In this way, the use of Artificial Intelligence on transportation for both Control and Management will improve the rail and road capacity, decreasing the delays and improving the plan, making the transportation experience more comfortable for passengers.

By connecting all-to-all, increasing the level of automation, decentralizing the decisions and enhancing the efficiency of the system, it is possible to enhance the current state of the railway transportation, having an important impact in the domain market.

As it stated in the Rail Use Cases description, the main objectives described above are covered.

Gathering all the topics explained above, the expected impacts of InSecTT project concerning the Railway domain are:

  • Increase the safety of the current coupling processes, making the solution highly competitive and effective in secure and safe related environments.

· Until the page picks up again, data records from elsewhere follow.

### src/rtl/accum_seq.sv
// accum_seq -- sequencer for the bit-serial predictor accumulator (MCAC).
//
// Per frame the accumulator is cleared for one word, then six zero-predictor
// partial products are summed (result latched as SEZI), then two pole-predictor
// partial products are added on top (result latched as SEI).
//
// Ports:
//   clk       system clock
//   reset     asynchronous, active-high
//   start     one-cycle request to run one frame
//   busy      high while a frame is in progress
//   done      one-cycle completion pulse
//   term_sel  product source select: 0..5 zero terms, 6..7 pole terms
//   bit_idx   current serial bit position, 0 = LSB
//   m1_sel    carry-clear to accumulator
//   m2_sel    sum-force-zero to accumulator
//   sezi_en   SEZI latch strobe (rising edge latches)
//   sei_en    SEI latch strobe (rising edge latches)
//
// Build option: define ACCUM_SEQ_BACKTOBACK_EN to queue one start received
// while busy and run the next frame without an intervening IDLE cycle.
//
// WORD_BITS must match the accumulator's 16-stage loop; 16 is the only
// legal value.

module accum_seq #(
    parameter int WORD_BITS = 16,
    parameter int N_ZERO    = 6,
    parameter int N_POLE    = 2
) (
    input  logic       clk,
    input  logic       reset,
    input  logic       start,
    output logic       busy,
    output logic       done,
    output logic [2:0] term_sel,
    output logic [3:0] bit_idx,
    output logic       m1_sel,
    output logic       m2_sel,
    output logic       sezi_en,
    output logic       sei_en
);

    localparam logic [3:0] LAST_BIT   = 4'(WORD_BITS - 1);
    localparam logic [3:0] PRE_LAST   = 4'(WORD_BITS - 2);
    localparam logic [2:0] LAST_ZERO  = 3'(N_ZERO - 1);
    localparam logic [2:0] FIRST_POLE = 3'(N_ZERO);
    localparam logic [2:0] LAST_POLE  = 3'(N_ZERO + N_POLE - 1);

    typedef enum logic [1:0] {IDLE, CLEAR, ZERO, POLE} state_t;

    state_t state;
    logic   rerun;   // start the next frame straight from the last bit

`ifdef ACCUM_SEQ_BACKTOBACK_EN
    logic pending;
    assign rerun = pending | start;
`else
    assign rerun = 1'b0;
`endif

    always_ff @(posedge clk or posedge reset) begin
        if (reset) begin
            state    <= IDLE;
            busy     <= 1'b0;
            done     <= 1'b0;
            term_sel <= '0;
            bit_idx  <= '0;
            m1_sel   <= 1'b1;
            m2_sel   <= 1'b1;
`ifdef ACCUM_SEQ_BACKTOBACK_EN
            pending  <= 1'b0;
`endif
        end else begin
            done <= 1'b0;
            case (state)
                IDLE: begin
                    bit_idx  <= '0;
                    term_sel <= '0;
                    m1_sel   <= 1'b1;
                    m2_sel   <= 1'b1;
                    busy     <= 1'b0;
                    if (start) begin
                        state <= CLEAR;
                        busy  <= 1'b1;
`ifdef ACCUM_SEQ_BACKTOBACK_EN
                        pending <= 1'b0;
`endif
                    end
                end

                CLEAR: begin
`ifdef ACCUM_SEQ_BACKTOBACK_EN
                    if (start) pending <= 1'b1;
`endif
                    if (bit_idx == LAST_BIT) begin
                        state    <= ZERO;
                        bit_idx  <= '0;
                        term_sel <= '0;
                        m1_sel   <= 1'b0;
                        m2_sel   <= 1'b0;
                    end else begin
                        bit_idx <= bit_idx + 4'd1;
                    end
                end

                ZERO, POLE: begin
`ifdef ACCUM_SEQ_BACKTOBACK_EN
                    if (start) pending <= 1'b1;
`endif
                    if (bit_idx == LAST_BIT) begin
                        // Word boundary: carry-clear drops again, sum keeps accumulating.
                        bit_idx <= '0;
                        m1_sel  <= 1'b0;
                        if (state == ZERO && term_sel == LAST_ZERO) begin
                            state    <= POLE;
                            term_sel <= FIRST_POLE;
                        end else if (state == POLE && term_sel == LAST_POLE) begin
                            done     <= 1'b1;
                            term_sel <= '0;
                            m1_sel   <= 1'b1;
                            m2_sel   <= 1'b1;
                            if (rerun) begin
                                state <= CLEAR;
`ifdef ACCUM_SEQ_BACKTOBACK_EN
                                pending <= 1'b0;
`endif
                            end else begin
                                state <= IDLE;
                                busy  <= 1'b0;
                            end
                        end else begin
                            term_sel <= term_sel + 3'd1;
                        end
                    end else begin
                        bit_idx <= bit_idx + 4'd1;
                        // Registered output: raise carry-clear for the coming bit 15.
                        m1_sel  <= (bit_idx == PRE_LAST);
                    end
                end

                default: state <= IDLE;
            endcase
        end
    end

    // Strobes launch on the falling edge so their rising edge falls mid-cycle,
    // after the posedge that shifted in the final bit, while the loop is stable.
    always_ff @(negedge clk or posedge reset) begin
        if (reset) begin
            sezi_en <= 1'b0;
            sei_en  <= 1'b0;
        end else begin
            sezi_en <= (state == POLE) && (term_sel == FIRST_POLE) && (bit_idx == '0);
            sei_en  <= done;
        end
    end

endmodule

  • Adapt the speed change processes to improve passengers comfort and trust and cargo security by using Artificial Intelligence mechanisms to control the input parameters and smoothing the speed and acceleration/deceleration variations.

  • Provide an improvement of Virtual Coupling manoeuvres via Artificial Intelligence by improving the smooth in the speed change processes in order to enhance passengers comfort as well as transport companies trust in this type of virtual composition.

  • Improve the current state of the system to control coupling/uncoupling processes in a safe and secure way.

  • Convert conventional lines into ATO lines in a safe and secure way, by means of all-to-all connection in a decentralized environment.

  • Demonstrate new signalling systems based on wireless communications that make possible to connect On Board and On Track stakeholders in a distributed and decentralized environment

  • Enhance the management of cross-domains areas, specifically rail and road areas and port facilities, focusing on the multimodal jams management.

  • Achieve a more efficient multi-domain traffic management by allowing to share the vehicles and trains information and distributing it using decentralized systems. In addition, the system can integrate vessels to the network for cargo management.

  • Solve the safety deficiencies in current systems with the purpose of reducing the number of injures and human losses as well as the damages on wagons, cargo and railways infrastructures.

  • Improve the use of multipurpose WSN applying artificial intelligence for the safety and non-critical systems installed on vehicles, trains and multimodal infrastructures, such as railway connected ports.

  • Include distributed solutions to efficiently manage the exchange of information and data distribution through a decentralized system, which controls specific areas and the wayside objects and signalling system, allocated within that area.

  • Increase punctuality of operating lines reducing time and enhancing the timetable management in an automatic way. It improves passengers and end-users experience, making the services more trustable.

  • Reduce costs and time concerning coupling services and control of coupled compositions, allowing an efficient management of the track capacity.

  • Enhance energy efficiency of current railway systems, reducing the environmental impact.

  • Connect devices and manage them in an intelligent way, increasing the level of automation and enhancing the efficiency of the system.

  • Add flexibility to the routes and tracks management, by allowing several routes operating at the same time, controlled by an autonomous system, which makes use of Artificial Intelligent methods.